There actually seems to be a stronger theoretical reason to expect continuous progress in metrics that we care about directly, such as economic value, than on more technical metrics. This is that if making particular progress is expected to bring outsized gains, more effort should be directed toward the project until that effort has offset a large part of the gains. For instance, suppose that for some reason guns were a hundred times more useful if they could shoot bullets at just over 500m/s than just under, and otherwise increasing speed was slightly useful. Then if you can make a 500m/s gun, you can earn a hundred times more for it than a lesser gun. So if guns can currently shoot 100m/s, gun manufacturers will be willing to put effort into developing the 500m/s one up to the point that it is costing nearly a hundred times more to produce it. Then if they manage to produce it, they do not see a huge jump in value of making guns, and the buyer doesn’t see a huge jump in value of gun – their gun is much better but also much more expensive. However at the same time, there may have been a large jump in ‘speed of gun’.
This is a theoretical argument, and we do not know how well supported it is. (It appears to be at least supported by the case of nuclear weapons, which were discontinuous in the technical metric ‘explosive power per unit mass’, but not obviously so in terms of cost-effectiveness).
In practice, we don’t know of many large discontinuities in metrics of either technical performance or things that we care about more directly.
Even if discontinuities in value metrics were common, this argument would need to be paired with another for why AGI in particular should be expected to bring about a large discontinuity.
This argument currently seems weak.
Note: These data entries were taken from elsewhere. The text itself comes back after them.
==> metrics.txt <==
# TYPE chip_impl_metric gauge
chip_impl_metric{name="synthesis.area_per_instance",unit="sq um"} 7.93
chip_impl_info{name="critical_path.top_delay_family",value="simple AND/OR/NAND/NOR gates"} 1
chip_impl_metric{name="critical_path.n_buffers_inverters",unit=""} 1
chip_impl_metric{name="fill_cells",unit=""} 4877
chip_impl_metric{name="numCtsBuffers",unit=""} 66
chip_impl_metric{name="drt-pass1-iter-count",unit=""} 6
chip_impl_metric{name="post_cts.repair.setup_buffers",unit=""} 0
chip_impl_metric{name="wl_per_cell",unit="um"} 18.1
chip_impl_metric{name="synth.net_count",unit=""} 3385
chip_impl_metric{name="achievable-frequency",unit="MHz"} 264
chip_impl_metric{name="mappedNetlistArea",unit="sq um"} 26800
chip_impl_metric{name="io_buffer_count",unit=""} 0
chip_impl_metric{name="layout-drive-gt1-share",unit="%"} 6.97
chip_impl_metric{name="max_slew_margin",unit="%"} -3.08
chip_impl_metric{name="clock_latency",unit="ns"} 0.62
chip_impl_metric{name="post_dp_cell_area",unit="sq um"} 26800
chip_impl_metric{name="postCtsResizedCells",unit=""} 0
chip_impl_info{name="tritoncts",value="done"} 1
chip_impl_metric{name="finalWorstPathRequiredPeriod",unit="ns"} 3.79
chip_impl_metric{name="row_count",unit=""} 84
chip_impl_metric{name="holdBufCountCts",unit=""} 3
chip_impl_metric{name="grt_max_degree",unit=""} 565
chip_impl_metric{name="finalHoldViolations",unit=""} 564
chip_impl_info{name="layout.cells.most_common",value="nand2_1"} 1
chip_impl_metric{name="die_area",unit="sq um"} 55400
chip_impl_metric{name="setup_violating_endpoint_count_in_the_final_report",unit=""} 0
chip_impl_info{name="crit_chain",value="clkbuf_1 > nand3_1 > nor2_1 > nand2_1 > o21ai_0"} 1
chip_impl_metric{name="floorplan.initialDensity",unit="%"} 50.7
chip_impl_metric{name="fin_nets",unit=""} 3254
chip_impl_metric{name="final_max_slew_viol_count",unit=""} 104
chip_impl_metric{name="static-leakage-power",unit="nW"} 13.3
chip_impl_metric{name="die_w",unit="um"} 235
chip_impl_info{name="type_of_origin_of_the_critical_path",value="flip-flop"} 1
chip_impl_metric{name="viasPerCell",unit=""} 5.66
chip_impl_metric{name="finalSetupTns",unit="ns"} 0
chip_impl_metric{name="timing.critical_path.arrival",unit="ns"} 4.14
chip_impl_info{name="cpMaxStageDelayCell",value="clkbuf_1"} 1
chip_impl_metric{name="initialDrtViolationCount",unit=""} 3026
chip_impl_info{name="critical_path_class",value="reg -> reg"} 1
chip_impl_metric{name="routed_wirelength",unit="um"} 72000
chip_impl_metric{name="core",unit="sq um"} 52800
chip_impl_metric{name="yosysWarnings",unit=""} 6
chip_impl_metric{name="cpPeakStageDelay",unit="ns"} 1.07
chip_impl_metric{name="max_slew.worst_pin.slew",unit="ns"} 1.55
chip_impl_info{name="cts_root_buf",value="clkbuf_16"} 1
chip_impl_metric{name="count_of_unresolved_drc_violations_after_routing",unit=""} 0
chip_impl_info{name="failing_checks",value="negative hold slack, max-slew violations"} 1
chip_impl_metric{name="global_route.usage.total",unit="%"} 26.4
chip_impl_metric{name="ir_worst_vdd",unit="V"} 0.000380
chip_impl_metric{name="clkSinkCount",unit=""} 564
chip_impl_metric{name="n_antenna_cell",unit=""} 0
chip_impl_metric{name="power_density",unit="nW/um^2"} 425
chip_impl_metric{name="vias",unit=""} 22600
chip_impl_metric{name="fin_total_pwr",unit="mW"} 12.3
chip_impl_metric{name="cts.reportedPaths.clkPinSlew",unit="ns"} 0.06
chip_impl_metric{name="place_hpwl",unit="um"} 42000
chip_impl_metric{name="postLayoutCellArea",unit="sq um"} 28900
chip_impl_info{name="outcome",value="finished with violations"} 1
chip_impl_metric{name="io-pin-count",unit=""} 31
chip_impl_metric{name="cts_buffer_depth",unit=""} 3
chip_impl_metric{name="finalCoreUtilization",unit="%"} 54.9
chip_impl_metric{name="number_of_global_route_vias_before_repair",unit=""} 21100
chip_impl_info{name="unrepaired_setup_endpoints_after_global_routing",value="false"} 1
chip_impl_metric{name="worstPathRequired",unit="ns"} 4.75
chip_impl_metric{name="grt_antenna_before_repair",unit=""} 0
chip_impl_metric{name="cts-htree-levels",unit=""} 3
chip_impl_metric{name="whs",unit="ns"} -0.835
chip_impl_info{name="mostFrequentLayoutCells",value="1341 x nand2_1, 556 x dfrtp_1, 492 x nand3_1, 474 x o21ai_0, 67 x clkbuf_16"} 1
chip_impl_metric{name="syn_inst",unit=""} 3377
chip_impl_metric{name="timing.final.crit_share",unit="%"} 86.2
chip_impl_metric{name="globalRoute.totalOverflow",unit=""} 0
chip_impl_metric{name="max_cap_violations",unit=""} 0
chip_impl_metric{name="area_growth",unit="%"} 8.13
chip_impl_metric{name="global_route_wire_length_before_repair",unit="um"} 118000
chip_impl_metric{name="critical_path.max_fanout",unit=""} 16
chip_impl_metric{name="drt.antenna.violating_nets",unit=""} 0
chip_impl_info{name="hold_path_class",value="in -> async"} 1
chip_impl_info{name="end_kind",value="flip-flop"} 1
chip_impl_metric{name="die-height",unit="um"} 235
In the surprising event that that discontinuities are actually common in metrics more closely related to value (rather than generally rare, and especially so that case), the argument would only be mildly stronger, since it doesn’t explain why AGI is especially susceptible to this.
There need not be any threshold in nature that makes a particular level of intelligence much better. In a world dominated by humans, going from being not quite competitive with humans to slightly better could represent a step change in value generated.
This is a variant of the above argument from payoff thresholds that explains why AGI is especially likely to see discontinuity, even if it is otherwise rare: it is not often that something as ubiquitous and important as humans is overtaken by another technology.
Humans have a variety of levels of skill, so even ‘competing with humans’ is not a threshold. You might think that humans are in some real sense very close to one another, but this seems unlikely to us.
Even competing with a particular human is unlikely to have threshold behavior—without for instance a requirement that someone hire one or the other—because there are a variety of tasks, and the human-vs.-machine differential will vary by task.
This seems weak. We would reconsider if further evidence suggested that the human range is very narrow, in some ubiquitously important dimension of cognitive ability.